[config.mk]
export PLATFORM = sky130hd
export DESIGN_NAME = gds_top
export DESIGN_NICKNAME = d
export VERILOG_FILES = /design/src/logic/gds_pkg.sv /design/src/logic/gds_top.sv
export SDC_FILE = /design/constraint.sdc
export NUM_CORES = 1
export LEC_CHECK = 0
export BUFFER_PORTS_ARGS = -buffer_cell sky130_fd_sc_hd__buf_2
export CAP_MARGIN = 30
export CELL_PAD_IN_SITES_DETAIL_PLACEMENT = 0
export CELL_PAD_IN_SITES_GLOBAL_PLACEMENT = 2
export CORE_ASPECT_RATIO = 1.25
export CORE_UTILIZATION = 43
export CTS_CLUSTER_DIAMETER = 50
export DETAILED_ROUTE_END_ITERATION = 10
export PLACE_DENSITY_LB_ADDON = 0.12
export SLEW_MARGIN = 20
export SYNTH_ARGS = -nofsm -noshare
export SYNTH_HDL_FRONTEND = slang
export SYNTH_SLANG_ARGS = --single-unit
[constraint.sdc]
create_clock -name clk_i -period 4.43 [get_ports clk_i]
set_input_delay 0 -clock clk_i [delete_from_list [all_inputs] [get_ports clk_i]]
set_output_delay 0 -clock clk_i [all_outputs]
set_load 0.05 [all_outputs]
[src/logic/gds_pkg.sv]
// Purpose: Shared constants and types for the general device user strobes
// Assumes: Core clock of 40 MHz (25 ns period)
// Notes:   Strobe widths are derived from the nominal pulse time
package gds_pkg;

   // ----------------------------------------------------------------
   // Timing
   // ----------------------------------------------------------------
   localparam int unsigned GDS_CLK_NS = 25;
   localparam int unsigned GDS_STRB_NS = 400;
   // Least time, so round up to whole cycles
   localparam int unsigned GDS_STRB_CYC =
      (GDS_STRB_NS + GDS_CLK_NS - 1) / GDS_CLK_NS;
   localparam int unsigned GDS_CNT_W = 8;

   // ----------------------------------------------------------------
   // Widths, depths, field positions, reset values
   // ----------------------------------------------------------------
   localparam int unsigned GDS_DATA_W = 16;
   localparam int unsigned GDS_FIFO_DEPTH = 8;
   localparam int unsigned GDS_STAT_LSB = 0;
   localparam int unsigned GDS_STAT_W = 2;
   localparam int unsigned GDS_BE_LO = 0;
   localparam int unsigned GDS_BE_HI = 1;
   localparam logic [1:0] GDS_STAT_RST = 2'h0;
   localparam logic [15:0] GDS_OUT_RST = 16'h0000;
   localparam logic [15:0] GDS_IN_RST = 16'h0000;

   // ----------------------------------------------------------------
   // Types
   // ----------------------------------------------------------------
   // Register the host cycle addresses
   typedef enum logic [1:0] {
      GDS_SEL_OUTBUF,
      GDS_SEL_INBUF,
      GDS_SEL_CSR
   } gds_sel_type;

   // Host bus request, held until acknowledged
   typedef struct packed {
      logic valid;
      logic write;
      gds_sel_type sel;
      logic [1:0] be;
      logic [15:0] wdata;
   } gds_req_type;

   // Host bus answer
   typedef struct packed {
      logic ack;
      logic [15:0] rdata;
   } gds_rsp_type;

   // Queued output buffer write
   typedef struct packed {
      logic [1:0] be;
      logic [15:0] data;
   } gds_owr_type;

   typedef enum {
      GDS_ST_IDLE,
      GDS_ST_RD_PULSE,
      GDS_ST_WAIT_DROP
   } gds_host_state_type;

endpackage : gds_pkg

Aim of the task:
Each entry must be printed again exactly as given.

Answer section:
[config.mk]
export PLATFORM = sky130hd
export DESIGN_NAME = gds_top
export DESIGN_NICKNAME = d
export VERILOG_FILES = /design/src/logic/gds_pkg.sv /design/src/logic/gds_top.sv
export SDC_FILE = /design/constraint.sdc
export NUM_CORES = 1
export LEC_CHECK = 0
export BUFFER_PORTS_ARGS = -buffer_cell sky130_fd_sc_hd__buf_2
export CAP_MARGIN = 30
export CELL_PAD_IN_SITES_DETAIL_PLACEMENT = 0
export CELL_PAD_IN_SITES_GLOBAL_PLACEMENT = 2
export CORE_ASPECT_RATIO = 1.25
export CORE_UTILIZATION = 43
export CTS_CLUSTER_DIAMETER = 50
export DETAILED_ROUTE_END_ITERATION = 10
export PLACE_DENSITY_LB_ADDON = 0.12
export SLEW_MARGIN = 20
export SYNTH_ARGS = -nofsm -noshare
export SYNTH_HDL_FRONTEND = slang
export SYNTH_SLANG_ARGS = --single-unit
[constraint.sdc]
create_clock -name clk_i -period 4.43 [get_ports clk_i]
set_input_delay 0 -clock clk_i [delete_from_list [all_inputs] [get_ports clk_i]]
set_output_delay 0 -clock clk_i [all_outputs]
set_load 0.05 [all_outputs]
[src/logic/gds_pkg.sv]
// Purpose: Shared constants and types for the general device user strobes
// Assumes: Core clock of 40 MHz (25 ns period)
// Notes:   Strobe widths are derived from the nominal pulse time
package gds_pkg;

   // ----------------------------------------------------------------
   // Timing
   // ----------------------------------------------------------------
   localparam int unsigned GDS_CLK_NS = 25;
   localparam int unsigned GDS_STRB_NS = 400;
   // Least time, so round up to whole cycles
   localparam int unsigned GDS_STRB_CYC =
      (GDS_STRB_NS + GDS_CLK_NS - 1) / GDS_CLK_NS;
   localparam int unsigned GDS_CNT_W = 8;

   // ----------------------------------------------------------------
   // Widths, depths, field positions, reset values
   // ----------------------------------------------------------------
   localparam int unsigned GDS_DATA_W = 16;
   localparam int unsigned GDS_FIFO_DEPTH = 8;
   localparam int unsigned GDS_STAT_LSB = 0;
   localparam int unsigned GDS_STAT_W = 2;
   localparam int unsigned GDS_BE_LO = 0;
   localparam int unsigned GDS_BE_HI = 1;
   localparam logic [1:0] GDS_STAT_RST = 2'h0;
   localparam logic [15:0] GDS_OUT_RST = 16'h0000;
   localparam logic [15:0] GDS_IN_RST = 16'h0000;

   // ----------------------------------------------------------------
   // Types
   // ----------------------------------------------------------------
   // Register the host cycle addresses
   typedef enum logic [1:0] {
      GDS_SEL_OUTBUF,
      GDS_SEL_INBUF,
      GDS_SEL_CSR
   } gds_sel_type;

   // Host bus request, held until acknowledged
   typedef struct packed {
      logic valid;
      logic write;
      gds_sel_type sel;
      logic [1:0] be;
      logic [15:0] wdata;
   } gds_req_type;

   // Host bus answer
   typedef struct packed {
      logic ack;
      logic [15:0] rdata;
   } gds_rsp_type;

   // Queued output buffer write
   typedef struct packed {
      logic [1:0] be;
      logic [15:0] data;
   } gds_owr_type;

   typedef enum {
      GDS_ST_IDLE,
      GDS_ST_RD_PULSE,
      GDS_ST_WAIT_DROP
   } gds_host_state_type;

endpackage : gds_pkg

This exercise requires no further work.